A normal search for an entry-level data science job often goes like this…
You hit Google, type entry level data science jobs. Indeed.com and Glassdoor.com are at the top. You follow the links and find a very impressive list of companies looking for junior data scientists.
So you click on each one and start reading the job descriptions, job requirements and salaries and everything is very amazing, except one thing. Want to know what it is?
They need at least one year of previous professional experience as a data scientist.
They said they needed a beginner? What part of a beginner has to do with having previous work experience? Are they nuts or something?
I know it sounds really frustrating.
You need experience to get an entry-level data science job, but without the job, you can’t get the experience. So how do you get experience if no one will give you a job to give you experience?
Well, in this article we are going to look at a simple 5 step process to use to get a junior data science job even if you don’t have experience. It is part of my guide on how to become a data scientist without a degree in 2021.
If you follow all the steps I’ll outline in this guide, you’ll realize where most junior data scientists get it wrong, fix it and stay ahead of the competition. Then you won’t grind your teeth again whenever a recruiter asks you for experience for a junior data science job.
Let’s get started.
I know I said that I am going to show you how to get a job in data science without experience.
I lied. You CAN’T.
Let me explain what I mean by this.
If you can’t demonstrate some level of experience working with data and creating models, then no one is going to trust you enough to pay you for an entry-level position.
Heck, even an internship position where you are literally expected to work for FREE and learn will expect you to demonstrate that you are really into this field, and not someone who is just up to waste their time.
So how do you get this hard to get experience?

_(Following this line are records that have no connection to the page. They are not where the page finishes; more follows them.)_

This is an optimization exercise on Yosys and OpenROAD, whose aim is small area, a short achievable clock period and few clock cycles per item, not a production implementation. Only simulation tests tie the RTL to the original design; equivalence was not proved.

==> flow/design.v, too long to show whole: its modules and the start of the top module <==
// module neuro: 13 lines
// module sweepc: 2581 lines
module neuro (input clk, input rst, input load, input [24:0] din, input start,
              output [24:0] state, output ready);
  // ...
==> flow/flow/run.sh <==
#!/bin/bash
# Own flow: the standard ORFS layout, with one change in synthesis: ABC maps the logic
# with an area-oriented script (flow/abc_my.script) and Yosys's full/half-adder extraction is
# skipped, and the port buffers are buf_1 cells. Registers, flattening and renaming are exactly as in synth_recipe.tcl.
set -euo pipefail
W=$(pwd)
{
  echo 'proc abc {args} {'
  echo '  set i [lsearch -exact $args -script]'
  echo "  if { \$i >= 0 } { set args [lreplace \$args \$i [expr {\$i+1}] -script $W/flow/abc_my.script] }"
  echo '  yosys abc {*}$args'
  echo '}'
  echo 'proc extract_fa {args} {}'
  cat "$W/synth_recipe.tcl"
} > "$W/my_synth.tcl"
sed "s#SYNTH_SCRIPT=[^ ]*#SYNTH_SCRIPT=$W/my_synth.tcl#" "$W/standard.sh" > "$W/my_standard.sh"
grep -q "SYNTH_SCRIPT=$W/my_synth.tcl" "$W/my_standard.sh"
bash "$W/my_standard.sh" finish "BUFFER_PORTS_ARGS=-buffer_cell sky130_fd_sc_hd__buf_1" > "$W/flow_make.log" 2>&1
==> flow/flow/abc_my.script <==
strash
&get -n
&deepsyn -T 20
&put
dch -f
map -a
buffer -p
upsize -D 18000
dnsize -D 18000
topo
stime -c
==> flow/standard.sh <==
#!/bin/bash
# synth_recipe.tcl (not shown) runs the flow's synth.tcl, then flattens the netlist and writes it again
# the make line also repeats each setting of config.mk as NAME=value (left out here)
make -C /OpenROAD-flow-scripts/flow DESIGN_CONFIG=/design/flow/config.mk WORK_HOME=/design/flow/orfs CLKGATE_MAP_FILE= SYNTH_SCRIPT=/design/flow/synth_recipe.tcl "${@:-finish}"
==> flow/config.mk <==
export PLATFORM = sky130hd
export DESIGN_NAME = neuro
export DESIGN_NICKNAME = neuro
export VERILOG_FILES = /design/flow/design.v
export SDC_FILE = /design/flow/constraint.sdc
export NUM_CORES = 4
export LEC_CHECK = 0
export ABC_AREA = 1
export CAP_MARGIN = 20
export CORE_MARGIN = 2
export CORE_UTILIZATION = 40
export PLACE_DENSITY = 0.6
export SLEW_MARGIN = 20
==> flow/constraint.sdc <==
create_clock -name core_clock -period 90.0 [get_ports {clk}]
set_input_delay 18.0000 -clock core_clock [delete_from_list [all_inputs] [get_ports {clk}]]
set_output_delay 18.0000 -clock core_clock [all_outputs]
set_load 0.01 [all_outputs]
==> flow_summary.yaml, run 1 <==
layout:
  reg_top3: "x (25)"
  largest_class: "multi-input gates"
  non_clock_buffer_area_share: 0.02864
  top_register: "x"
  multi_input_area_share: 0.7515
  final_area_sq_um: 7732
  seq_cells: 25
worst_setup_path:
  r2r_slack_ns: 68.43
  cp-end-kind: "flop"
  critPathSlowestCell: "dfxtp_1"
  rr_worst_depth: 153
  cp.arrival_ns: 21.72
yosys:
  ys.flop_type: "dfxtp_1"
  netlist.area_leader.share: 0.1800
timing:
  fmax_mhz: 46.35
  hold_ws_ns: 0.5579
  finalCriticalPeriod_ns: 21.57
placed_design:
  dpl.hpwl_um: 18750
  gp_congestion: 0.9304
clock_tree:
  cts_hold_buf: 0
route:
  drt-met1-wl_um: 10930
  via_count: 8667
run_status:
  status: "finished clean"
hold_path:
  hold_depth: 2
  min_from: "x[0]$_SDFFE_PN0P_"
global_route:
  grt_max_degree: 19
Testbench counts, summed over its fixed seeds: cycles 3,649, sweeps 2,449.
==> run 2, diff against run 1 <==
==> flow/flow/abc_my.script (replaced) <==
strash
&get -n
&deepsyn -T 20
&put
dch -f
map -a
buffer -p
upsize -D 14000
dnsize -D 14000
topo
stime -c
==> run 2 against run 1 <==
Net effect: critical path depth is 148 lower; routed wire length is 1.2% higher; utilization is 0.094 points lower; area after synthesis is 5.5% higher; fmax is 7.8% higher; clock-buffer cell count stayed put; synthesized cell count stayed put; cell area is 4.6% higher; worst setup slack better by 1.6 ns; die area is 5.3% higher; critical endpoint is now x[1]$_SDFFE_PN1P_; largest cell class unchanged; highest routed layer unchanged.
==> flow_summary.yaml, run 2 <==
run_status:
  status: "finished clean"
job:
  drv_cap: 0
layout:
  layout.nets: 1485
  final_util: 0.4340
  reg_top3: "x (25)"
  syn_to_final_growth_pct: 6.594
  drive_gt1_frac: 0.1010
  n_antenna_cell: 0
  largest_reg_flops: 25
  final_cell_mix: "316 x nor2_1, 288 x nand2_1, 165 x inv_1"
  layout_commonest_cell: "nor2_1"
  top_register: "x"
global_route:
  grt_max_degree: 19
  grt_pass1_wl_um: 37120
  grt-ovfl-total: 0
  grt_pass1_vias: 7795
  grt_use_total: 0.2236
  antenna_found_initial: 0
yosys:
  yosysUniqueCellTypes: 69
  synthArstFlopShare: 0
  yosys.area.top_type: "nor2_1"
  ys_top_cells_by_count: "317 x nor2_1, 288 x nand2_1, 165 x inv_1"
  netlist.area_leader.share: 0.1568
  ys.flop_type: "dfxtp_1"
  ys_top_cells_by_area: "nor2_1 16%, nand2_1 14%, xor2_1 11%, inv_1 8.2%, dfxtp_1 6.6%"
  synth_fp_nets: 1439
  syn-instance-count: 1410
  synth_area_per_cell_sq_um: 5.383
  synth-seq-cells: 25
  synth_area_sq_um: 7590
  synth_most_common_cell: "nor2_1"
  seq_area_frac_synth: 0.06594
  yosysWarnings: 1
  synth-edff-count: 0
die:
  std_cell_rows: 50
  die_w_um: 141.7
  coreArea_sq_um: 18640
  die-area_sq_um: 20090
  initial_utilization: 0.4071
  io_pins: 55
  die_h_um: 141.7
timing:
  fin_skew_ns: 0.001556
  hold_viol: 0
  setup_viol: 0
  period_share: 0.2224
  fmax_mhz: 49.95
  finalCriticalPeriod_ns: 20.02
  final_max_slew_viol_count: 0
  relSlewSlack: 0.2411
  setup_tns_ns: 0
  tightest_slew_ns: 1.134
  rsz0062_at_grt: "false"
clock_tree:
  cts_resized: 0
  htree_levels: 1
  cts_tree: "built"
  cts_buffer_depth: 2
  clk_pin_slew_worst_paths_ns: 0.07
  postCtsSetupBuffers: 0
  cts_hold_buf: 0
  clock_sinks: 25
  root_buffer: "clkbuf_16"
  insertion_delay_ns: 0.26
  cts_made_buffers: 3
worst_setup_path:
  cp-end-kind: "flop"
  required_ns: 90.11
  cp-start-kind: "input port"
  worst-setup-path-type: "in2reg"
  cp.arrival_ns: 20.13
  cp_max_fo: 18
placed_design:
  io_buffers: 53
  gp_congestion: 0.9254
  dpl.hpwl_um: 19330
route:
  via_count: 8657
  remaining_drc_errors: 0
  drt-total-wl_um: 22770
  drt-initial-drc-count: 512
  ant_nets: 0
  via_per_inst: 5.126
  routedWlPerCell_um: 13.48
  firstDrtPassIters: 5
hold_path:
  hold_path.class: "reg2reg"
[run 2: cell count changes after synthesis, sizes merged]
cell / before / now
buf: 1 / 7
clkbuf: 11 / 5
clkinv: 1 / 4
clkinvlp: 0 / 1
inv: 221 / 217
[run 2: final timing paths]
kind	start	endpoint	slack [ns]	cells after the start
min reg2reg	x[0]$_SDFFE_PN0P_	x[0]$_SDFFE_PN0P_	0.56	2
max reg2reg	x[10]$_SDFFE_PN0P_	x[23]$_SDFFE_PN1P_	70.27	140
min	x[0]$_SDFFE_PN0P_	x[0]$_SDFFE_PN0P_	0.56	2
max	load	x[1]$_SDFFE_PN1P_	69.98	5
[run 2: layout make-up]
| class | instances | area, sq um |
|---|---|---|
| Timing Repair Buffer | 53 | 198.9 |
| Inverter | 222 | 839.6 |
| Fill cell | 2101 | 10550 |
| Clock buffer | 3 | 75.07 |
| Tap cell | 234 | 292.8 |
| Multi-Input combinational cell | 1151 | 6175 |
| Clock inverter | 1 | 8.758 |
| Sequential cell | 25 | 500.5 |
[run 2: worst max-delay path, cell delays in order]
cell and delay, ns:
buf_1 0.36, nor2_1 1.00, inv_1 0.40, nor2_1 0.25
o21ai_0 0.10
[run 2: routing by layer]
| layer | track usage | routed length (um) | vias to the layer above |
|---|---|---|---|
| met3 | 0.01620 | 1002 | 22 |
| met4 | 0.04947 | 395 | 0 |
| met5 | 0 | 0 | - |
| li1 | - | - | 4589 |
| met2 | 0.3812 | 10290 | 185 |
| met1 | 0.3090 | 11090 | 3861 |
[run 2: cells by family (layout without fill, tap and decap cells)]
family | after synthesis | in the layout | synth area share
AND/OR/NAND/NOR | 755 | 755 | 0.4224
AO/OA/AOI/OAI | 249 | 249 | 0.2115
buffers and inverters | 234 | 279 | 0.1208
XOR/XNOR | 144 | 144 | 0.1761
flip-flops | 25 | 25 | 0.06594
adder cells (fa/ha/maj) | 2 | 2 | 0.002802
other | 1 | 1 | 0.0004941
[run 2: stage by stage]
| stage | hold WS, ns | setup slack [ns] | std cells | instance area, sq um |
|---|---|---|---|---|
| after floorplan | 0.5456 | 70.93 | 1410 | 7590 |
| final | 0.5588 | 69.98 | 1689 | 8090 |
| after global routing | 0.5917 | 67.68 | 1689 | 8090 |
| after detailed placement | 0.5470 | 69.82 | 1685 | 8006 |
| after CTS | 0.5654 | 70.08 | 1689 | 8090 |
| after global placement | 0.5426 | 69.75 | 1685 | 8004 |
==> run 3, diff against run 2 <==
--- a/flow/flow/run.sh
+++ b/flow/flow/run.sh
@@ -1,7 +1,4 @@
 #!/bin/bash
-# Own flow: the standard ORFS layout, with one change in synthesis: ABC maps the logic
-# with an area-oriented script (flow/abc_my.script) and Yosys's full/half-adder extraction is
-# skipped, and the port buffers are buf_1 cells. Registers, flattening and renaming are exactly as in synth_recipe.tcl.
 set -euo pipefail
 W=$(pwd)
 {
==> flow/flow/abc_my.script (replaced) <==
strash
&get -n
&deepsyn -T 20
&put
dch -f
amap
buffer -p
upsize -D 18000
dnsize -D 18000
topo
stime -c
==> run 3 against run 2 <==
Net effect: still clean on timing, DRC and antenna; clock-buffer cell count is the same; global-route usage is 1.3 points higher; highest routed layer unchanged; non-clock buffer count grew 2; synthesized cell count decreased by 12%; worst setup slack worse by 1.8 ns; via count shrank 3.0%; die area shrank 12%.
==> flow_summary.yaml, run 3 <==
run_status:
  status: "finished clean"
clock_tree:
  cts_made_buffers: 3
  clk_pin_slew_worst_paths_ns: 0.08
  cts_buffer_depth: 2
  postCtsSetupBuffers: 0
  clock_sinks: 25
  insertion_delay_ns: 0.27
  cts_resized: 0
  cts_hold_buf: 0
  htree_levels: 1
  cts_tree: "built"
  root_buffer: "clkbuf_16"
layout:
  layout_commonest_cell: "nor2_1"
  largest_reg_flops: 25
  syn_to_final_growth_pct: 6.493
  drive_gt1_frac: 0.08320
  top_register: "x"
  layout.nets: 1316
  final_cell_mix: "252 x nor2_1, 189 x nand2_1, 154 x o21ai_0"
  final_util: 0.4324
  n_antenna_cell: 0
  reg_top3: "x (25)"
yosys:
  synth_fp_nets: 1272
  synth_most_common_cell: "nor2_1"
  ys_top_cells_by_area: "nor2_1 14%, o21ai_0 12%, nand2_1 11%, a21oi_1 8.2%, inv_1 7.7%"
  netlist.area_leader.share: 0.1415
  ys_top_cells_by_count: "252 x nor2_1, 189 x nand2_1, 154 x o21ai_0"
  yosys.area.top_type: "nor2_1"
  syn-instance-count: 1243
  synth_area_per_cell_sq_um: 5.379
  yosysUniqueCellTypes: 68
  synth_area_sq_um: 6686
  seq_area_frac_synth: 0.07485
  ys.flop_type: "dfxtp_1"
  synth-edff-count: 0
  yosysWarnings: 1
  synth-seq-cells: 25
  synthArstFlopShare: 0
timing:
  rsz0062_at_grt: "false"
  period_share: 0.2426
  tightest_slew_ns: 0.7297
  fin_skew_ns: 0.005260
  relSlewSlack: 0.5128
  hold_viol: 0
  setup_viol: 0
  final_max_slew_viol_count: 0
  fmax_mhz: 45.80
  finalCriticalPeriod_ns: 21.83
  setup_tns_ns: 0
worst_setup_path:
  cp-end-kind: "flop"
  cp_common_cell: "nor2_1"
  cp_max_fo: 11
  critPathSlowestCell: "dfxtp_1"
  worst-setup-path-type: "reg2reg"
  cp-start-kind: "flop"
  max_stage_delay_ns: 0.53
  required_ns: 90.22
  cp.arrival_ns: 22.05
route:
  firstDrtPassIters: 6
  ant_nets: 0
  drt-total-wl_um: 21850
  via_count: 8397
  drt-initial-drc-count: 668
  remaining_drc_errors: 0
  routedWlPerCell_um: 14.51
  via_per_inst: 5.576
global_route:
  antenna_found_initial: 0
  grt_pass1_vias: 7166
  grt_pass1_wl_um: 34880
  grt_use_total: 0.2369
  grt_max_degree: 18
  grt-ovfl-total: 0
die:
  initial_utilization: 0.4061
  std_cell_rows: 47
  coreArea_sq_um: 16470
  die_w_um: 133.3
  io_pins: 55
  die_h_um: 133.3
  die-area_sq_um: 17770
placed_design:
  gp_congestion: 0.9289
  dpl.hpwl_um: 18020
  io_buffers: 53
hold_path:
  hold_path.class: "reg2reg"
job:
  drv_cap: 0
[run 3: changes by cell type after synthesis, moves of 38 or more]
cell / before / now
o21ai_0: 49 / 154
nand2_1: 288 / 189
xor2_1: 92 / 2
nor2_1: 317 / 252
xnor2_1: 42 / 2
a21oi_1: 72 / 110
[run 3: critical path, delay by kind of cell (launching register included)]
kind                   cells  cell delay [ns]
AOI/OAI and AO/OA         72            13.19
and+or+nand+nor           53             5.89
buffers and inverters     19             2.20
DFF                        1             0.53
[run 3: cells by family after synthesis]
group / Yosys count / synth area share
buffers and inverters: 187 / 0.1173
AOI/OAI and AO/OA: 507 / 0.4832
other: 1 / 0.0005608
and+or+nand+nor: 519 / 0.3189
xor gates and xnor gates: 4 / 0.005240
DFF: 25 / 0.07485
[run 3: final timing paths]
kind | startpoint | endpoint | slack, ns | cells past startpoint
worst min-delay path | x[0]$_SDFFE_PN0P_ | x[0]$_SDFFE_PN0P_ | 0.54 | 2
worst min register to register | x[0]$_SDFFE_PN0P_ | x[0]$_SDFFE_PN0P_ | 0.54 | 2
worst max-delay path | x[14]$_SDFFE_PN1P_ | x[23]$_SDFFE_PN1P_ | 68.17 | 144
worst max register to register | x[14]$_SDFFE_PN1P_ | x[23]$_SDFFE_PN1P_ | 68.17 | 144
[run 3: per-stage QoR]
step           instance area (sq um)  hold WS, ns  std cells  setup WS, ns
2_1_floorplan                   6686       0.5548       1243         71.00
3_3_place_gp                    7033       0.5120       1502         68.60
3_5_place_dp                    7033       0.5128       1502         68.18
4_1_cts                         7113       0.5309       1506         68.09
5_1_grt                         7121       0.5806       1506         65.50
6_report                        7121       0.5368       1506         68.17
[run 3: layout make-up]
class / count / area (sq um)
clock buffers: 3 / 75.07
clock inverters: 1 / 5.005
fillers: 1841 / 9345
inverters: 171 / 641.9
multi-input cells: 1031 / 5409
flip-flops and latches: 25 / 500.5
well taps: 220 / 275.3
repair buffers: 55 / 214.0
[run 3: layer usage]
layer	vias to the layer above	track usage	wire length, um
met1	3643	0.3222	10220
met2	233	0.4049	9950
met3	33	0.01712	1207
li1	4488	-	-
met4	0	0.06383	472
met5	-	0	0
==> run 4, diff against run 3 <==
--- a/flow/config.mk
+++ b/flow/config.mk
@@ -9,5 +9,6 @@
 export CAP_MARGIN = 20
 export CORE_MARGIN = 2
 export CORE_UTILIZATION = 40
+export GPL_TIMING_DRIVEN = 1
 export PLACE_DENSITY = 0.6
 export SLEW_MARGIN = 20
==> run 4 against run 3 <==
Net effect: routed wire length unchanged; critical endpoint unchanged; synthesized cell count is the same; area after synthesis stayed put; via count unchanged; non-clock buffer count stayed put; critical path depth did not move; still clean; utilization unchanged; worst hold slack unchanged.
==> flow_summary.yaml, run 4 <==
clock_tree:
  cts_buffer_depth: 2
  postCtsSetupBuffers: 0
  root_buffer: "clkbuf_16"
  cts_resized: 0
  htree_levels: 1
  clk_pin_slew_worst_paths_ns: 0.08
  cts_made_buffers: 3
  cts_hold_buf: 0
  clock_sinks: 25
  cts_tree: "built"
  insertion_delay_ns: 0.27
yosys:
  synth_fp_nets: 1272
  ys.flop_type: "dfxtp_1"
  yosysWarnings: 1
  synth_area_sq_um: 6686
  synth_most_common_cell: "nor2_1"
  seq_area_frac_synth: 0.07485
  ys_top_cells_by_area: "nor2_1 14%, o21ai_0 12%, nand2_1 11%, a21oi_1 8.2%, inv_1 7.7%"
  synthArstFlopShare: 0
  syn-instance-count: 1243
  yosysUniqueCellTypes: 68
  netlist.area_leader.share: 0.1415
  ys_top_cells_by_count: "252 x nor2_1, 189 x nand2_1, 154 x o21ai_0"
  synth-edff-count: 0
  yosys.area.top_type: "nor2_1"
  synth_area_per_cell_sq_um: 5.379
  synth-seq-cells: 25
timing:
  period_share: 0.2426
  hold_viol: 0
  rsz0062_at_grt: "false"
  tightest_slew_ns: 0.7297
  setup_tns_ns: 0
  hold_ws_ns: 0.5368
  relSlewSlack: 0.5128
  fin_skew_ns: 0.005260
  fmax_mhz: 45.80
  finalCriticalPeriod_ns: 21.83
  setup_viol: 0
  final_max_slew_viol_count: 0
layout:
  drive_gt1_frac: 0.08320
  fill_cells: 1841
  final_util: 0.4324
  multi_input_area_sq_um: 5409
  layout.nets: 1316
  reg_top3: "x (25)"
  top_register: "x"
  n_antenna_cell: 0
  largest_reg_flops: 25
  syn_to_final_growth_pct: 6.493
  final_cell_mix: "252 x nor2_1, 189 x nand2_1, 154 x o21ai_0"
  ff_latch_area_sq_um: 500.5
  fin_cells: 1506
  final_area_sq_um: 7121
  layout_commonest_cell: "nor2_1"
placed_design:
  dpl-instance-area_sq_um: 7033
  dp_cells: 1502
  gp_congestion: 0.9289
  dpl.hpwl_um: 18020
  io_buffers: 53
worst_setup_path:
  cpLargestDelayFamily: "compound AO/OA/AOI/OAI gates"
  rr_worst_depth: 144
  worst-setup-path-type: "reg2reg"
  cp-end-kind: "flop"
  path_buf_inv: 19
  cp_common_cell: "nor2_1"
  required_ns: 90.22
  crit_cells: 144
  cp.arrival_ns: 22.05
  max_stage_delay_ns: 0.53
  cp-start-kind: "flop"
  cp_max_fo: 11
  critPathSlowestCell: "dfxtp_1"
job:
  drv_cap: 0
route:
  drt-initial-drc-count: 668
  routedWlPerCell_um: 14.51
  drt-total-wl_um: 21850
  via_per_inst: 5.576
  ant_nets: 0
  remaining_drc_errors: 0
  firstDrtPassIters: 6
  via_count: 8397
run_status:
  status: "finished clean"
die:
  die_w_um: 133.3
  coreArea_sq_um: 16470
  io_pins: 55
  initial_utilization: 0.4061
  die-area_sq_um: 17770
  std_cell_rows: 47
  die_h_um: 133.3
global_route:
  grt_pass1_vias: 7166
  grt_use_total: 0.2369
  grt_pass1_wl_um: 34880
  grt-ovfl-total: 0
  antenna_found_initial: 0
  grt_max_degree: 18
hold_path:
  hold_depth: 2
  hold_path.class: "reg2reg"
==> run 4: layout make-up <==
class / count / area share
Clock inverter: 1 / 0.0007029
Clock buffer: 3 / 0.01054
Timing Repair Buffer: 55 / 0.03005
Multi-Input combinational cell: 1031 / 0.7596
Tap cell: 220 / 0.03866
Sequential cell: 25 / 0.07029
Inverter: 171 / 0.09014
==> run 4: cells by family (layout without fill, tap and decap cells) <==
| family | after synthesis | in the layout | synth area share |
|---|---|---|---|
| AO/OA/AOI/OAI | 507 | 507 | 0.4832 |
| flip-flops | 25 | 25 | 0.07485 |
| XOR/XNOR | 4 | 4 | 0.005240 |
| other | 1 | 1 | 0.0005608 |
| AND/OR/NAND/NOR | 519 | 519 | 0.3189 |
| buffers and inverters | 187 | 230 | 0.1173 |
==> run 4: metal layers <==
metal  part of all wire  GRT usage  vias to the layer above  wire (um)
met5                  0          0                        -          0
met4              0.022    0.06383                        0        472
met3              0.055    0.01712                       33       1207
li1                   -          -                     4488          -
met1               0.47     0.3222                     3643      10220
met2               0.46     0.4049                      233       9950
==> run 4: path summary, 6_finish.rpt <==
kind                            from                 end  slack [ns]
setup reg to reg  x[14]$_SDFFE_PN1P_  x[23]$_SDFFE_PN1P_       68.17
hold / removal     x[0]$_SDFFE_PN0P_   x[0]$_SDFFE_PN0P_        0.54
hold reg to reg    x[0]$_SDFFE_PN0P_   x[0]$_SDFFE_PN0P_        0.54
setup / recovery  x[14]$_SDFFE_PN1P_  x[23]$_SDFFE_PN1P_       68.17
==> run 4: worst reg2reg max path, delay by kind of cell (launching register included) <==
kind / cells / cell delay (ns)
AO/OA/AOI/OAI: 72 / 13.21
flip-flops: 1 / 0.53
AND/OR/NAND/NOR: 53 / 5.90
buffers and inverters: 19 / 2.20
==> run 4: metrics by stage <==
| stage | setup WS (ns) |
|---|---|
| after floorplan | 71.00 |
| after global placement | 68.60 |
| after detailed placement | 68.18 |
| after CTS | 68.09 |
| after global routing | 65.50 |
| final | 68.17 |
==> run 5, diff against run 4 <==
--- a/flow/config.mk
+++ b/flow/config.mk
@@ -8,7 +8,7 @@
 export ABC_AREA = 1
 export CAP_MARGIN = 20
 export CORE_MARGIN = 2
-export CORE_UTILIZATION = 40
+export CORE_UTILIZATION = 60
 export GPL_TIMING_DRIVEN = 1
-export PLACE_DENSITY = 0.6
+export PLACE_DENSITY = 0.8
 export SLEW_MARGIN = 20
==> run 5 against run 4 <==
Net effect: worst setup slack worse by 0.36 ns; clock-buffer cell count unchanged; still clean; sequential cell count unchanged; cell area down 2.0%; register-to-register slack worse by 0.36 ns; die area down 32%; area after synthesis unchanged; via count up 2.3%.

Build a portfolio of data science projects that clearly demonstrate your skills in Python or R (or any other data science language), a database like SQL and data analytics skills.
Once you learn all the skills you need to become a data scientist, then the next thing you need to do is pick low to medium level complication data science problems and solve them. You solve by building machine learning models, feeding them with data and tweaking them to provide the results that you want.
In the process, you’ll learn a lot. The much that you could have learnt at a junior level data science job. That is the experience you are looking for.
I’d suggest you work on 2 – 3 amazing projects.
If you have no idea what to start with, why not just Google some data science project ideas for beginners to get a hint?
Once you’ve built a portfolio of projects, head over to step number two.
If you ask any coder whether they are on GitHub, they most definitely would reply in the affirmative.
Because this version control platform serves as an excellent way to share your code, demonstrate your expertise and attract recruiters looking for similar skills.
In fact, there are some recruiters who just go to GitHub and start their headhunt from there.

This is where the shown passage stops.